Fifteen months ago QP said it would increase LNG production by some 30% by 2025 to reach 100mn metric tons/yr, from its current nameplate capacity of 77mn mt/yr. But last month it surprised many when it announced an upward revision of that increase to 43% and an eventual plateau of 110mn mt/yr, including a fourth LNG train as part of its expansion project. He told his London audience that QP's announced plans were “all methodical and studied.”
Although no oil major partners have been announced for any of the expansion trains, QP will have no shortage of investors for these because Qatari production costs are among the lowest in the world. Rystad Energy head of gas markets Carlos Torres Diaz told an October 4 event in London that Qatar can break even into the Asian market at a landed price of $5.60/mn Btu – lower than any analogous North American LNG export project targeting the Asian market.

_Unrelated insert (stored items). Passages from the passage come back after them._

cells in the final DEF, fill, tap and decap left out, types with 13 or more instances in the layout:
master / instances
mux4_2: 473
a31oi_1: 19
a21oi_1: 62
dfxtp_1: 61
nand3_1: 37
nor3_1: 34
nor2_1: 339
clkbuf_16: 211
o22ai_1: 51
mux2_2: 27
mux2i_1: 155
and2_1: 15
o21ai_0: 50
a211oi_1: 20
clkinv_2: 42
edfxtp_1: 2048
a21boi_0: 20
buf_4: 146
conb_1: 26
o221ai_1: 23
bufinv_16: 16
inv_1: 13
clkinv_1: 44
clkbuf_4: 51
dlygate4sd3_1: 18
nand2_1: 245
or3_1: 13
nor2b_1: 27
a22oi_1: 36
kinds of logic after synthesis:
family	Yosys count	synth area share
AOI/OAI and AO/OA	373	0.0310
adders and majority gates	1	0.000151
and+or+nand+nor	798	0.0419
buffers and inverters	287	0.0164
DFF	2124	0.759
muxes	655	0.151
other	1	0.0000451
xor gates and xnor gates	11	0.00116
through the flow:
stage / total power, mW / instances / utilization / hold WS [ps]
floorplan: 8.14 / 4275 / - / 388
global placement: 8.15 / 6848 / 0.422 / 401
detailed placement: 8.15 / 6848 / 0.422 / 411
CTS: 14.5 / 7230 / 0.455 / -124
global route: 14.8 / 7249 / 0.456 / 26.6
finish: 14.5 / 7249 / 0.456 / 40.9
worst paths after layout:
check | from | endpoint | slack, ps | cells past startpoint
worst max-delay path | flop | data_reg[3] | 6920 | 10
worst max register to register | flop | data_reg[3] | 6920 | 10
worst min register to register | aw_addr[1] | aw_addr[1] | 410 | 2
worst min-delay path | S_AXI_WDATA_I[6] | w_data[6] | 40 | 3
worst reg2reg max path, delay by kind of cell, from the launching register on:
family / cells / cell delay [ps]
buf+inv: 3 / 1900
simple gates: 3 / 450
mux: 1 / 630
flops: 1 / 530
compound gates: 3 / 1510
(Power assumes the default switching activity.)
`src/design/cmpev_pkg.sv`:
```
// Package of register map, field positions and reset values for cmpev.
package cmpev_pkg;

   // Byte offsets of the APB registers.
   localparam logic [7:0] CMPEV_OFF_CTRL   = 8'h00;
   localparam logic [7:0] CMPEV_OFF_IRQ_ST = 8'h04;
   localparam logic [7:0] CMPEV_OFF_IRQ_MK = 8'h08;
   localparam logic [7:0] CMPEV_OFF_STATUS = 8'h0C;

   // Field positions inside comparator_control.
   localparam int CMPEV_CTRL_W        = 16;
   localparam int CMPEV_BIT_POLINV    = 13;
   localparam int CMPEV_BIT_OPAMP     = 10;
   localparam int CMPEV_BIT_EVFLAG    = 9;
   localparam int CMPEV_BIT_EDGE_HI   = 7;
   localparam int CMPEV_BIT_EDGE_LO   = 6;
   localparam int CMPEV_BIT_REFSEL    = 4;
   localparam int CMPEV_BIT_CHAN_HI   = 1;
   localparam int CMPEV_BIT_CHAN_LO   = 0;

   // Writable bits of comparator_control; bits 5, 3 and 2 never store.
   localparam logic [15:0] CMPEV_CTRL_WMASK = 16'h26D3;
   localparam logic [15:0] CMPEV_CTRL_RESET = 16'h0000;

   // Interrupt status and mask layout.
   localparam int          CMPEV_IRQ_BIT_CMP = 2;
   localparam logic [2:0]  CMPEV_IRQ_WMASK   = 3'h4;
   localparam logic [2:0]  CMPEV_IRQ_RESET   = 3'h0;

   // Status register layout.
   localparam int CMPEV_ST_BIT_ADJ = 0;
   localparam int CMPEV_ST_BIT_RAW = 1;

   // Edge select encodings.
   typedef enum logic [1:0]
   {
      CMPEV_EDGE_OFF  = 2'h0,
      CMPEV_EDGE_RISE = 2'h1,
      CMPEV_EDGE_FALL = 2'h2,
      CMPEV_EDGE_ANY  = 2'h3
   } cmpev_edge_t;

endpackage

```
`src/design/cmpev_evt_if.sv`:
```
// Interface carrying the event qualification signals between modules.
`timescale 1ns/10ps
interface cmpev_evt_if;
   import cmpev_pkg::*;
   logic        level;       // Filtered raw comparator output.
   cmpev_edge_t edge_sel;    // Selected event edge mode.
   logic        invert;      // Output polarity invert.
   logic        event_flag;  // Sticky event flag that blocks events.
   logic        event_req;   // One-cycle qualified event.

   // Edge detector side.
   modport detect
   (
      input  level,
      input  edge_sel,
      input  invert,
      input  event_flag,
      output event_req
   );

   // Control side.
   modport ctrl
   (
      output level,
      output edge_sel,
      output invert,
      output event_flag,
      input  event_req
   );
endinterface

```
`src/design/cmpev_edge.sv`:
```
// Edge qualifier turning filtered comparator changes into event requests.
`timescale 1ns/10ps
module cmpev_edge
   import cmpev_pkg::*;
(
   input  wire logic ref_clk,
   input  wire logic rst,
   cmpev_evt_if.detect ev
);
   logic prev;      // Level seen one cycle before.
   logic raw_rise;  // Raw output went low to high.
   logic raw_fall;  // Raw output went high to low.
   logic hit;       // Transition matches the edge mode.

   // Remember the previous level for edge detection.
   always_ff @(posedge ref_clk or posedge rst)
   begin
      if (rst)
         prev <= 1'b0;
      else
         prev <= ev.level;
   end

   assign raw_rise = ev.level & ~prev;
   assign raw_fall = ~ev.level & prev;

   // Edges are taken from the raw level and mapped through polarity, so a
   // change of the invert bit alone never looks like a transition.
   always_comb
   begin
      hit = 1'b0;
      case (ev.edge_sel)
         CMPEV_EDGE_ANY:  hit = raw_rise | raw_fall;
         CMPEV_EDGE_FALL: hit = ev.invert ? raw_rise : raw_fall;
         CMPEV_EDGE_RISE: hit = ev.invert ? raw_fall : raw_rise;
         default:         hit = 1'b0;
      endcase
   end

   // A set event flag holds off every further request.
   assign ev.event_req = hit & ~ev.event_flag;
endmodule

```
`src/design/cmpev_sync.sv`:
```
// Three-stage synchroniser with agreement filter for the comparator pin.
`timescale 1ns/10ps
module cmpev_sync
(
   input  wire logic ref_clk,
   input  wire logic rst,
   input  wire logic async_in,
   output logic      level
);
   logic s1;  // First stage, read only by the second.
   logic s2;  // Second stage.
   logic s3;  // Third stage.

   // Shift the pin through three flops.
   always_ff @(posedge ref_clk or posedge rst)
   begin
      if (rst)
      begin
         s1 <= 1'b0;
         s2 <= 1'b0;
         s3 <= 1'b0;
      end
      else
      begin
         s1 <= async_in;
         s2 <= s1;
         s3 <= s2;
      end
   end

   // Accept a new level only when stages two and three agree.
   always_ff @(posedge ref_clk or posedge rst)
   begin
      if (rst)
         level <= 1'b0;
      else if (s2 == s3)
         level <= s3;
   end
endmodule

```
`src/design/cmpev_top.sv`:
```
// Comparator channel control register, input routing and event logic.
//
// The register addresses and register access over APB were left to the implementer.
`timescale 1ns/10ps
// Function
// - Mode 11 signals any output change.
// - Mode 10 signals falling adjusted output.
// - Mode 01 signals rising adjusted output.
// - Mode 00 signals nothing at all.
// - Bits 5, 3, 2 read zero.
// - Reference bit picks positive input source.
// - Channel field picks one of four negatives.
// - Missing selected source is tied to ground.
// - Op amp enable leaves comparator working.
module cmpev_top
   import cmpev_pkg::*;
#(
   parameter logic       POS_PIN_AVAIL = 1'b1,    // Positive pin present.
   parameter logic       REF_AVAIL     = 1'b1,    // Internal ref present.
   parameter logic [3:0] NEG_PIN_AVAIL = 4'hF     // Negative pins present.
)
(
   input  wire logic        ref_clk,
   input  wire logic        rst,
   input  wire logic        psel,
   input  wire logic        penable,
   input  wire logic        pwrite,
   input  wire logic [7:0]  paddr,
   input  wire logic [31:0] pwdata,
   output logic [31:0]      prdata,
   output logic             pready,
   output logic             pslverr,
   input  wire logic        comparator_output,
   output logic             pos_src_ref,
   output logic             pos_src_pin,
   output logic             pos_src_gnd,
   output logic [3:0]       neg_src_pin,
   output logic             neg_src_gnd,
   output logic             opamp_enable,
   output logic             adjusted_output,
   output logic             trigger_pulse,
   output logic             irq
);
   cmpev_evt_if ev ();               // Link to the edge qualifier.
   logic [15:0] ctrl;                // comparator_control storage.
   logic [2:0]  irq_status;          // Sticky interrupt status.
   logic [2:0]  irq_mask;            // Interrupt mask.
   logic        level;               // Filtered raw comparator output.
   logic        setup;               // APB setup phase.
   logic        wr_acc;              // APB write takes effect.
   logic        addr_ok;             // Address is mapped.
   logic [31:0] next_rdata;          // Read data for the current setup.
   logic [1:0]  chan;                // Negative channel select field.
   logic [2:0]  next_irq_status;     // Status value for the next edge.
   logic [2:0]  next_irq_mask;       // Mask value for the next edge.

   // Filter the asynchronous comparator output.
   cmpev_sync u_sync
   (
      .ref_clk  (ref_clk),
      .rst      (rst),
      .async_in (comparator_output),
      .level    (level)
   );

   // Qualify transitions against the edge mode and event flag.
   cmpev_edge u_edge
   (
      .ref_clk (ref_clk),
      .rst     (rst),
      .ev      (ev.detect)
   );

   assign ev.level      = level;
   assign ev.edge_sel   = cmpev_edge_t'(ctrl[CMPEV_BIT_EDGE_HI:
                                             CMPEV_BIT_EDGE_LO]);
   assign ev.invert     = ctrl[CMPEV_BIT_POLINV];
   assign ev.event_flag = ctrl[CMPEV_BIT_EVFLAG];

   // The slave never waits, so every access finishes in one access cycle.
   assign pready  = 1'b1;
   assign setup   = psel & ~penable;
   assign wr_acc  = psel & penable & pready & pwrite;
   assign addr_ok = (paddr == CMPEV_OFF_CTRL) ||
                    (paddr == CMPEV_OFF_IRQ_ST) ||
                    (paddr == CMPEV_OFF_IRQ_MK) ||
                    (paddr == CMPEV_OFF_STATUS);

   // Control register; unimplemented bits are masked off on write.
   always_ff @(posedge ref_clk or posedge rst)
   begin
      if (rst)
         ctrl <= CMPEV_CTRL_RESET;
      else
      begin
         if (wr_acc && paddr == CMPEV_OFF_CTRL)
         begin
            ctrl <= pwdata[15:0] & CMPEV_CTRL_WMASK;
         end
         // An event in the same cycle as a clearing write still wins.
         if (ev.event_req)
         begin
            ctrl[CMPEV_BIT_EVFLAG] <= 1'b1;
         end
      end
   end

   // Next status and mask; a new event wins over a clearing write in the
   // same cycle, so a clearing write never drops the status bit of that event.
   always_comb
   begin
      next_irq_status = irq_status;
      next_irq_mask   = irq_mask;
      if (wr_acc && paddr == CMPEV_OFF_IRQ_ST)
      begin
         next_irq_status = irq_status & ~(pwdata[2:0] & CMPEV_IRQ_WMASK);
      end
      if (wr_acc && paddr == CMPEV_OFF_IRQ_MK)
      begin
         next_irq_mask = pwdata[2:0] & CMPEV_IRQ_WMASK;
      end
      if (ev.event_req)
      begin
         next_irq_status[CMPEV_IRQ_BIT_CMP] = 1'b1;
      end
   end

   // Interrupt status: set by events, cleared by writing ones.
   always_ff @(posedge ref_clk or posedge rst)
   begin
      if (rst)
         irq_status <= CMPEV_IRQ_RESET;
      else
         irq_status <= next_irq_status;
   end

   // Interrupt mask register.
   always_ff @(posedge ref_clk or posedge rst)
   begin
      if (rst)
         irq_mask <= CMPEV_IRQ_RESET;
      else
         irq_mask <= next_irq_mask;
   end

   // Level interrupt, high while an unmasked status bit is set; it looks
   // at the next values so that it never lags the flops by a cycle.
   always_ff @(posedge ref_clk or posedge rst)
   begin
      if (rst)
         irq <= 1'b0;
      else
         irq <= |(next_irq_status & next_irq_mask);
   end

   // Trigger pulse one cycle after the qualified transition.
   always_ff @(posedge ref_clk or posedge rst)
   begin
      if (rst)
         trigger_pulse <= 1'b0;
      else
         trigger_pulse <= ev.event_req;
   end

   // Polarity-adjusted output, registered for software and other logic.
   always_ff @(posedge ref_clk or posedge rst)
   begin
      if (rst)
         adjusted_output <= 1'b0;
      else
         adjusted_output <= level ^ ctrl[CMPEV_BIT_POLINV];
   end

   // Read data mux, evaluated during the setup phase.
   always_comb
   begin
      next_rdata = 32'h0000_0000;
      if (paddr == CMPEV_OFF_CTRL)
         next_rdata = {16'h0000, ctrl & CMPEV_CTRL_WMASK};
      else if (paddr == CMPEV_OFF_IRQ_ST)
         next_rdata = {29'h0, irq_status};
      else if (paddr == CMPEV_OFF_IRQ_MK)
         next_rdata = {29'h0, irq_mask};
      else if (paddr == CMPEV_OFF_STATUS)
         next_rdata = {30'h0, level, adjusted_output};
   end

   // Read data and error are captured at the setup edge and held through
   // the access cycle, so outputs come from flops.
   always_ff @(posedge ref_clk or posedge rst)
   begin
      if (rst)
      begin
         prdata  <= 32'h0000_0000;
         pslverr <= 1'b0;
      end
      else if (setup)
      begin
         prdata  <= pwrite ? 32'h0000_0000 : next_rdata;
         pslverr <= ~addr_ok;
      end
   end

   // Source routing; a selected source that is absent goes to ground.
   assign chan = ctrl[CMPEV_BIT_CHAN_HI:CMPEV_BIT_CHAN_LO];

   always_comb
   begin
      pos_src_ref = 1'b0;
      pos_src_pin = 1'b0;
      pos_src_gnd = 1'b0;
      if (ctrl[CMPEV_BIT_REFSEL])
      begin
         pos_src_ref = REF_AVAIL;
         pos_src_gnd = ~REF_AVAIL;
      end
      else
      begin
         pos_src_pin = POS_PIN_AVAIL;
         pos_src_gnd = ~POS_PIN_AVAIL;
      end
   end

   // One-hot negative pin select, gated by pin availability.
   always_comb
   begin
      neg_src_pin = (4'h1 << chan) & NEG_PIN_AVAIL;
      neg_src_gnd = ~NEG_PIN_AVAIL[chan];
   end

   // The op amp bit drives only the op amp; events ignore it.
   assign opamp_enable = ctrl[CMPEV_BIT_OPAMP];
endmodule
```
[config.mk]
export PLATFORM = sky130hd
export DESIGN_NAME = igdc_core
export DESIGN_NICKNAME = d
export VERILOG_FILES = /design/src/shared/igdc_pkg.sv /design/src/igdc_pin_filter.sv /design/src/igdc_watchdog.sv /design/src/igdc_core.sv
export SDC_FILE = /design/constraint.sdc
export NUM_CORES = 1
export LEC_CHECK = 0
export BUFFER_PORTS_ARGS = -buffer_cell sky130_fd_sc_hd__buf_2
export CAP_MARGIN = 15
export CORE_ASPECT_RATIO = 0.9
export CORE_UTILIZATION = 45
export DETAILED_ROUTE_END_ITERATION = 8
export GPL_TIMING_DRIVEN = 0
export PLACE_DENSITY = 0.63
export SLEW_MARGIN = 10
export SYNTH_ARGS = -nofsm -noshare
export SYNTH_HDL_FRONTEND = slang
export SYNTH_SLANG_ARGS = --single-unit
[constraint.sdc]
create_clock -name i_core_clk -period 3.2 [get_ports i_core_clk]
set_clock_uncertainty 0.1 [all_clocks]
set_input_delay 0.64 -clock i_core_clk [delete_from_list [all_inputs] [get_ports i_core_clk]]
set_output_delay 0.64 -clock i_core_clk [all_outputs]
set_load 0.01 [all_outputs]
[src/shared/igdc_pkg.sv]
// Shared constants of the isolated gate driver control block
package igdc_pkg;

  ////////////////////////////////////////////////////////////////////////
  // Clock
  localparam int CLK_PERIOD_PS = 5000;  // 200 MHz core clock

  // Least time rounds up, never below one cycle
  function automatic int igdc_min_cycles(input int time_ns);
    int c;
    c = (time_ns * 1000 + CLK_PERIOD_PS - 1) / CLK_PERIOD_PS;
    return (c < 1) ? 1 : c;
  endfunction : igdc_min_cycles

  ////////////////////////////////////////////////////////////////////////
  // Timing constants, each as a time and a derived cycle count
  localparam int MIN_PULSE_NS   = 40;    // Glitch rejection width
  localparam int RESET_HOLD_NS  = 1000;  // Low time that clears a fault
  localparam int BLANKING_NS    = 2500;  // Desaturation blanking interval
  localparam int WATCHDOG_NS    = 2000;  // Transmission watchdog timeout

  localparam int MIN_PULSE_CYC  = igdc_min_cycles(MIN_PULSE_NS);
  localparam int RESET_HOLD_CYC = igdc_min_cycles(RESET_HOLD_NS);
  localparam int BLANKING_CYC   = igdc_min_cycles(BLANKING_NS);
  localparam int WATCHDOG_CYC   = igdc_min_cycles(WATCHDOG_NS);

  // Width of every timing counter
  localparam int CNT_W = 16;

  ////////////////////////////////////////////////////////////////////////
  // Reset values and undriven pin defaults
  localparam logic NONINV_FLOAT_LEVEL = 1'b0;  // Pull-down on the non-inverting input
  localparam logic INV_FLOAT_LEVEL    = 1'b1;  // Pull-up on the inverting input
  localparam logic ENABLE_FLOAT_LEVEL = 1'b1;  // Pull-up on the reset/enable input
  localparam logic LOCK_RESET_VALUE   = 1'b1;  // Supplies count as low until proven

  ////////////////////////////////////////////////////////////////////////
  // Drive state machine, one-hot
  typedef enum logic [3:0] {
    IGDC_OFF   = 4'b0001,  // Gate held off
    IGDC_BLANK = 4'b0010,  // Gate on, detector blanked
    IGDC_RUN   = 4'b0100,  // Gate on, detector armed
    IGDC_FAULT = 4'b1000   // Desaturation fault latched
  } igdc_drive_type;

endpackage : igdc_pkg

Al-Kaabi also said that the planned expansion can be funded entirely off QP's own balance sheet, and therefore is not dependent on offtake contracts. So we need to get something back from investors in exchange for their participation, he added. The preferred model is with partners and it was "unlikely but possible" that QP could develop the new capacity alone.
He declined to talk about what type of equity partners QP was seeking, adding that everything was on the table - a reference that they could include buyers, as well as existing LNG suppliers.
All of Qatar's existing equity partners in its LNG export trains are suppliers - with ExxonMobil being the most closely involved, followed by Total, Shell and ConocoPhillips.
Al-Kaabi spent much of last week on visits to significant Qatari LNG markets, notably South Korea (October 1) and Japan (October 2-3) where he also met trade/energy ministers.